Ancora 10 anni di Glifosato in Europa?

#StopGlifosato:La Commissione Ue intende rinnovare l’autorizzazione per l’uso del diserbante

[18 luglio 2017]

«La Commissione Europea sembra intenzionata ad accelerare i tempi sulla decisione in merito all’autorizzazione alla produzione, commercializzazione ed uso di tutti i prodotti fitosanitari a base di glifosato nei paesi europei». A lanciare nuovamente l’allarme è la coalizione  #StopGlifosato  che aggiunge: «Tra il 19 ed il 20 luglio, infatti, la Commissione Europea intende presentare la sua proposta sull’autorizzazione del glifosato che prevede un rinnovo per altri 10 anni. La proposta della Commissione Europea sarà discussa nei prossimi giorni, ma non ancora votata, nell’ambito dello Standing Committee, con i rappresentanti dei Governi nazionali».

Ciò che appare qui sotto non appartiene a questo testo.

**config.mk**
```make
export PLATFORM = sky130hd
export DESIGN_NAME = puf_resp_uart_tx
export DESIGN_NICKNAME = d
export VERILOG_FILES = /design/src/rtl/puf_resp_uart_tx.sv
export SDC_FILE = /design/constraint.sdc
export NUM_CORES = 1
export LEC_CHECK = 0
export CAP_MARGIN = 20
export CORE_MARGIN = 5
export CORE_UTILIZATION = 40
export CTS_CLUSTER_DIAMETER = 40
export CTS_CLUSTER_SIZE = 16
export DETAILED_ROUTE_END_ITERATION = 12
export HOLD_SLACK_MARGIN = 0.03
export SLEW_MARGIN = 5
export SYNTH_ARGS = -nofsm -noshare
export SYNTH_HDL_FRONTEND = slang
export SYNTH_SLANG_ARGS = --single-unit
```
**constraint.sdc**
```tcl
create_clock -name clk -period 4.66 [get_ports clk]
set_input_delay 0.932 -clock clk [delete_from_list [all_inputs] [get_ports clk]]
set_output_delay 0.932 -clock clk [all_outputs]
set_load 0.02 [all_outputs]
```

La Coalizione, che riunisce 45 Associazioni italiane ambientaliste, dell’agricoltura biologica e della società civile,  ricorda che «La decisione finale in merito al glifosato dovrà essere assunta entro dicembre 2017 ma la Commissione Europea sembra voler dare una accelerazione all’iter previsto che sconcerta non poco le Associazioni che negli ultimi mesi hanno mobilitato i cittadini europei per chiedere un’agricoltura europea libera da pesticidi dannosi per la salute dell’uomo e dell’ambiente».

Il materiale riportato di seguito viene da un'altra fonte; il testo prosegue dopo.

===== config.mk =====
export PLATFORM = sky130hd
export DESIGN_NAME = op_queue_arb
export DESIGN_NICKNAME = d
export VERILOG_FILES = /design/src/rtl/op_queue_arb.sv
export SDC_FILE = /design/constraint.sdc
export NUM_CORES = 1
export LEC_CHECK = 0
export BUFFER_PORTS_ARGS = -buffer_cell sky130_fd_sc_hd__buf_2
export CORE_MARGIN = 2
export CORE_UTILIZATION = 65
export DETAILED_ROUTE_END_ITERATION = 6
export GPL_TIMING_DRIVEN = 0
export MAX_ROUTING_LAYER = met4
export PLACE_DENSITY = 0.85
export SYNTH_ARGS = -nofsm -noshare
export SYNTH_HDL_FRONTEND = slang
export SYNTH_SLANG_ARGS = --single-unit
export TNS_END_PERCENT = 20

===== constraint.sdc =====
create_clock -name clk -period 7.82 [get_ports clk]
set_clock_uncertainty 0.2 [all_clocks]
set_input_delay 1.173 -clock clk [delete_from_list [all_inputs] [get_ports clk]]
set_output_delay 1.173 -clock clk [all_outputs]
set_load 0.05 [all_outputs]

===== src/rtl/op_queue_arb.sv =====
`default_nettype none
//==============================================================================
// Module   : op_queue_arb
// Desc     : Per-channel op FIFOs merged into one registered head by round-robin.
//            Define OP_QUEUE_DROP_CNT_EN to add saturating per-channel drop counters.
// Revision : 1.0
//==============================================================================
module op_queue_arb #(
   parameter int N_CHANNELS = 2,
   parameter int DEPTH      = 16,
   parameter int DATA_WIDTH = 32,
   localparam int CH_W      = (N_CHANNELS > 1) ? $clog2(N_CHANNELS) : 1
) (
   input  logic                             clk,
   input  logic                             rst,
   input  logic                             ce,
   input  logic [N_CHANNELS-1:0]            wr_en,
   input  logic [N_CHANNELS*DATA_WIDTH-1:0] wr_data,
   output logic [N_CHANNELS-1:0]            full,
   input  logic                             rd_en,
   output logic [DATA_WIDTH-1:0]            rd_data,
   output logic [CH_W-1:0]                  rd_channel,
   output logic                             empty
`ifdef OP_QUEUE_DROP_CNT_EN
   ,
   output logic [N_CHANNELS*8-1:0]          drop_count
`endif
);

   localparam int PTR_W = $clog2(DEPTH);
   localparam int CNT_W = PTR_W + 1;

   localparam logic [CNT_W-1:0] c_depth   = CNT_W'(DEPTH);
   localparam logic [CNT_W-1:0] c_cnt_one = CNT_W'(1);
   localparam logic [PTR_W-1:0] c_ptr_one = PTR_W'(1);
   localparam logic [CH_W-1:0]  c_last_ch = CH_W'(N_CHANNELS - 1);

   logic [N_CHANNELS-1:0]                 w_nonempty;
   logic [N_CHANNELS-1:0]                 w_push;
   logic [N_CHANNELS-1:0]                 w_pop;
   logic [N_CHANNELS-1:0][DATA_WIDTH-1:0] w_head;
   logic                                  w_load;
   logic                                  w_found;
   logic [CH_W-1:0]                       w_winner;
   int                                    w_idx;

   logic                  r_valid;
   logic [DATA_WIDTH-1:0] r_rd_data;
   logic [CH_W-1:0]       r_rd_channel;
   logic [CH_W-1:0]       r_last_grant;

   // The head register accepts a new op whenever it is empty or being consumed.
   assign w_load = ce & (~r_valid | rd_en);

   generate
      for (genvar i = 0; i < N_CHANNELS; i++) begin : g_ch
         logic [DATA_WIDTH-1:0] r_mem [DEPTH];
         logic [PTR_W-1:0]      r_wr_ptr;
         logic [PTR_W-1:0]      r_rd_ptr;
         logic [CNT_W-1:0]      r_count;

         // full comes from the registered count, so a same-cycle pop never frees a slot early.
         assign full[i]       = (r_count == c_depth);
         assign w_nonempty[i] = (r_count != '0);
         assign w_push[i]     = ce & wr_en[i] & ~full[i];
         assign w_pop[i]      = w_load & w_found & (w_winner == CH_W'(i));
         assign w_head[i]     = r_mem[r_rd_ptr];

         always_ff @(posedge clk) begin
            if (w_push[i]) begin
               r_mem[r_wr_ptr] <= wr_data[i*DATA_WIDTH +: DATA_WIDTH];
            end
         end

         always_ff @(posedge clk or posedge rst) begin
            if (rst) begin
               r_wr_ptr <= '0;
               r_rd_ptr <= '0;
               r_count  <= '0;
            end else begin
               if (w_push[i]) begin
                  r_wr_ptr <= r_wr_ptr + c_ptr_one;
               end
               if (w_pop[i]) begin
                  r_rd_ptr <= r_rd_ptr + c_ptr_one;
               end
               case ({w_push[i], w_pop[i]})
                  2'b10:   r_count <= r_count + c_cnt_one;
                  2'b01:   r_count <= r_count - c_cnt_one;
                  default: r_count <= r_count;
               endcase
            end
         end

`ifdef OP_QUEUE_DROP_CNT_EN
         logic [7:0] r_drop;

         always_ff @(posedge clk or posedge rst) begin
            if (rst) begin
               r_drop <= 8'd0;
            end else if (ce && wr_en[i] && full[i] && (r_drop != 8'hFF)) begin
               r_drop <= r_drop + 8'd1;
            end
         end

         assign drop_count[i*8 +: 8] = r_drop;
`endif
      end
   endgenerate

   // Round-robin: scan from the channel after the last grant, first non-empty wins.
   always_comb begin
      w_found  = 1'b0;
      w_winner = '0;
      w_idx    = 0;
      for (int k = 1; k <= N_CHANNELS; k++) begin
         w_idx = int'(r_last_grant) + k;
         if (w_idx >= N_CHANNELS) begin
            w_idx = w_idx - N_CHANNELS;
         end
         for (int j = 0; j < N_CHANNELS; j++) begin
            if (!w_found && (j == w_idx) && w_nonempty[j]) begin
               w_found  = 1'b1;
               w_winner = CH_W'(j);
            end
         end
      end
   end

   always_ff @(posedge clk or posedge rst) begin
      if (rst) begin
         r_valid      <= 1'b0;
         r_rd_data    <= '0;
         r_rd_channel <= '0;
         r_last_grant <= c_last_ch;
      end else if (w_load) begin
         r_valid <= w_found;
         if (w_found) begin
            r_rd_data    <= w_head[w_winner];
            r_rd_channel <= w_winner;
            r_last_grant <= w_winner;
         end
      end
   end

   assign rd_data    = r_rd_data;
   assign rd_channel = r_rd_channel;
   assign empty      = ~r_valid;

endmodule
`default_nettype wire


==> impl_metrics.yaml <==
run_status:
  status: "finished with violations"
  violations: "design-rule violations"
placed_design:
  hpwl_um: 66000
  numPortBuffers: 105
  gp_congestion: 0.844
die:
  chipWidth_um: 258
  die_area_um2: 66500
  std_cell_rows: 93
  coreArea_um2: 64100
  die_h_um: 258
  start_util: 0.653
  io_pins: 106
worst_setup_path:
  critPathMostFrequentCell: "buf_2"
  cpLargestDelayFamily: "buffers and inverters"
  path_buf_inv: 3
  max_stage_delay_ns: 0.94
  setup.worst_path.end_class: "register"
  critPathKind: "reg2reg"
  cp_data_arrival_time_ns: 4.51
  worstPathRequired_ns: 8.11
  startpoint_type: "register"
  path_cells: "buf_2, buf_2, buf_1, mux4_2, a221oi_1, o21ai_0"
  path_max_fanout: 10
  cpMaxStageDelayCell: "a221oi_1"
layout:
  layout.nets: 2298
  drive_above_1_share: 0.295
  syn2layout_area_growth_pct: 15.3
timing:
  rsz0062_at_grt: "false"
  tns_ns: 0
  min_period_ns: 4.22
  worst_pin_slew_ns: 1.13
  timing.final.crit_share: 0.539
  slew_headroom: 0.249
  drv_slew: 0
  hold_violations: 0
  fmax_ghz: 0.237
  finalSetupViolations: 0
global_routing:
  grt_start_max_net_pins: 44
  grt_pass1_wl_um: 165000
  antenna_found_initial: 15
  grt_overflow_total: 0
  grt_use_total: 0.365
  grt_pass1_vias: 23817
clocking:
  path_clk_slew_ns: 0.07
  clock_path_buffers: 3
  cts_root_buf: "clkbuf_16"
  cts_setup_buffers: 0
  cts_tree: "built"
  ctsResizeCount: 0
  cts_max_level: 3
  clk_latency_ns: 0.68
  cts_num_sinks: 1085
  holdBufCountCts: 0
  cts_buffers: 102
detailed_routing:
  drc: 1
  firstDrtPassIters: 7
  vias_per_cell: 7.19
  postRouteAntennaNets: 0
  totalWireLength_um: 115000
  drt_iter0_drc: 3719
  vias: 22768
  wl_per_cell_um: 36.4
power:
  power_mw: 18.1
  power_density_nw_per_um2: 376
  ir_drop_mv: 0.310
  leakage_nw: 16.1
run:
  drv_cap: 0
logic_synthesis:
  ys_types: 44
  synth-seq-area-share: 0.771
  async_flop_share: 0.0562
  syn_nets: 2044
  ys.flop_type: "edfxtp_1"
  synth_seq_cells: 1085
  postSynthCellCount: 1954
  synth_edf_count: 1024
  postSynthAreaPerCell_um2: 21.4
  ys_warn_count: 0
  synth_area_um2: 41900
min_path:
  hold_path.class: "in2async"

Durissima la reazione di Mariagrazia Mammuccini, portavoce della Coalizione #StopGlifosato, «Siamo a dir poco indignati, quanto sconcertati, per questa proposta della Commissione Europea che intende rinnovare l’autorizzazione all’uso del glifosato dopo  la presentazione di oltre 1.300.000 firme da parte di cittadini europei, una decisione che rischia di screditare ulteriormente le Istituzioni europee”.  “Chiediamo ai Ministri Martina, Galletti e Lorenzin, a nome del Governo italiano, di esprimersi contro la proposta della Commissione Europea pro glifosato, non solo per salvare la salute dei cittadini europei e dell’ambiente ma la stessa credibilità dell’Unione Europea. Per  questo abbiamo inviato oggi una lettera ai tre Ministri italiani chiedendo un impegno del nostro Governo contro il rinnovo dell’autorizzazione all’uso di questo pericoloso diserbante».

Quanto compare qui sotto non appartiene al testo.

File: src/rtl/fcfs_id_fifo.sv
// Circular ID queue: several requester IDs pushed per edge (lowest index at the
// tail first), one popped per edge, with an occupancy count.
module fcfs_id_fifo
  import fcfs_arb_pkg::*;
#(
  parameter int DEPTH = 4,
  parameter int WIDTH = $clog2(DEPTH)
) (
  input  logic                       clk,
  input  logic                       resetn,
  input  logic [DEPTH-1:0]           push,
  input  logic                       pop,
  output logic [WIDTH-1:0]           head,
  output logic [$clog2(DEPTH+1)-1:0] count
);

  localparam int PW = $clog2(DEPTH);
  localparam int CW = $clog2(DEPTH+1);

  logic [WIDTH-1:0] mem [DEPTH];
  logic [PW-1:0]    wr_ptr;
  logic [PW-1:0]    rd_ptr;
  logic [PW-1:0]    slot [DEPTH];
  logic [31:0]      push_ext;
  int               npush;

  function automatic logic [PW-1:0] wrap(input int v);
    return (v >= DEPTH) ? PW'(v - DEPTH) : PW'(v);
  endfunction

  always_comb begin
    push_ext = 32'(push);
    npush    = popcount32(push_ext);
    for (int i = 0; i < DEPTH; i++) begin
      slot[i] = wrap(int'(wr_ptr) + popcount32(push_ext & mask_below_index(i)));
    end
  end

  always_ff @(posedge clk) begin
    for (int i = 0; i < DEPTH; i++) begin
      if (push[i]) mem[slot[i]] <= WIDTH'(i);
    end
  end

  always_ff @(posedge clk or negedge resetn) begin
    if (!resetn) begin
      wr_ptr <= '0;
      rd_ptr <= '0;
      count  <= '0;
    end else begin
      wr_ptr <= wrap(int'(wr_ptr) + npush);
      if (pop) rd_ptr <= wrap(int'(rd_ptr) + 1);
      count  <= CW'(int'(count) + npush - (pop ? 1 : 0));
    end
  end

  assign head = mem[rd_ptr];

endmodule

File: src/rtl/fcfs_arbiter_n.sv
// First-come-first-served arbiter with per-tenure burst limit and one-hot grant.
// Define FCFS_LOCK_EN to add a lock input that suppresses burst expiry.
module fcfs_arbiter_n
  import fcfs_arb_pkg::*;
#(
  parameter int NUM_REQ   = 4,
  parameter int BURST_LEN = 4,
  parameter int IDW       = $clog2(NUM_REQ)
) (
  input  logic                         clk,
  input  logic                         resetn,
  input  logic [NUM_REQ-1:0]           req,
`ifdef FCFS_LOCK_EN
  input  logic                         lock,
`endif
  output logic [NUM_REQ-1:0]           grant,
  output logic                         grant_valid,
  output logic [IDW-1:0]               grant_id,
  output logic [$clog2(NUM_REQ+1)-1:0] queue_cnt
);

  localparam int BW = $clog2(BURST_LEN+1);

  arb_state_t         state, state_nxt;
  logic [NUM_REQ-1:0] queued;
  logic [NUM_REQ-1:0] push;
  logic [NUM_REQ-1:0] head_mask;
  logic [NUM_REQ-1:0] grant_nxt;
  logic [IDW-1:0]     grant_id_nxt;
  logic [IDW-1:0]     head;
  logic [BW-1:0]      burst_cnt, burst_nxt;
  logic               tenure_end;
  logic               pop;
  logic               lock_hold;

`ifdef FCFS_LOCK_EN
  assign lock_hold = grant_valid & lock;
`else
  assign lock_hold = 1'b0;
`endif

  fcfs_id_fifo #(
    .DEPTH (NUM_REQ),
    .WIDTH (IDW)
  ) u_id_fifo (
    .clk    (clk),
    .resetn (resetn),
    .push   (push),
    .pop    (pop),
    .head   (head),
    .count  (queue_cnt)
  );

  assign grant_valid = |grant;
  assign head_mask   = NUM_REQ'(onehot_from_index(int'(head)));

  // A popped head whose request has gone away is simply discarded.
  always_comb begin
    push         = req & ~queued & ~grant;
    tenure_end   = (state == ARB_GRANT) &&
                   (!req[grant_id] ||
                    ((burst_cnt == BW'(BURST_LEN)) && (queue_cnt != '0) && !lock_hold));
    pop          = ((state == ARB_IDLE) || tenure_end) && (queue_cnt != '0);
    state_nxt    = state;
    grant_nxt    = grant;
    grant_id_nxt = grant_id;
    burst_nxt    = burst_cnt;
    if ((state == ARB_IDLE) || tenure_end) begin
      state_nxt    = ARB_IDLE;
      grant_nxt    = '0;
      grant_id_nxt = '0;
      burst_nxt    = '0;
      if (pop && req[head]) begin
        state_nxt    = ARB_GRANT;
        grant_nxt    = head_mask;
        grant_id_nxt = head;
        burst_nxt    = BW'(1);
      end
    end else if (burst_cnt != BW'(BURST_LEN)) begin
      burst_nxt = burst_cnt + BW'(1);
    end
  end

  always_ff @(posedge clk or negedge resetn) begin
    if (!resetn) begin
      state     <= ARB_IDLE;
      grant     <= '0;
      grant_id  <= '0;
      burst_cnt <= '0;
      queued    <= '0;
    end else begin
      state     <= state_nxt;
      grant     <= grant_nxt;
      grant_id  <= grant_id_nxt;
      burst_cnt <= burst_nxt;
      queued    <= (queued | push) & ~(pop ? head_mask : '0);
    end
  end

endmodule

La petizione ufficiale dei cittadini europei (Ice), per chiedere alla Commissione Ue di vietare l’uso del diserbante ha superato 1 milione 300.000 firme raccolte in tutti i 28 Stati membri dell’UE, ed il quorum di firme necessario è stato raggiunto in meno di 5 mesi dei 7 richiesti. Si tratta della raccolta di adesioni più veloce mai registrata da quando la Commissione Europea ha introdotto questa forma di partecipazione attiva dei cittadini europei.

#StopGlifosato  evidenzia che «In base alle sue stesse regole, la Commissione europea sarebbe legalmente tenuta a rispondere alle richieste dei cittadini europei, se non vuole perdere ulteriormente la sua credibilità. L’annuncio della proposta per un rinnovo di 10 anni dell’autorizzazione all’uso del glifosato desta per questo non solo preoccupazione ma sconcerto tra le 45 Associazioni italiane che hanno partecipato attivamente alla raccolta delle firme per la petizione Eci».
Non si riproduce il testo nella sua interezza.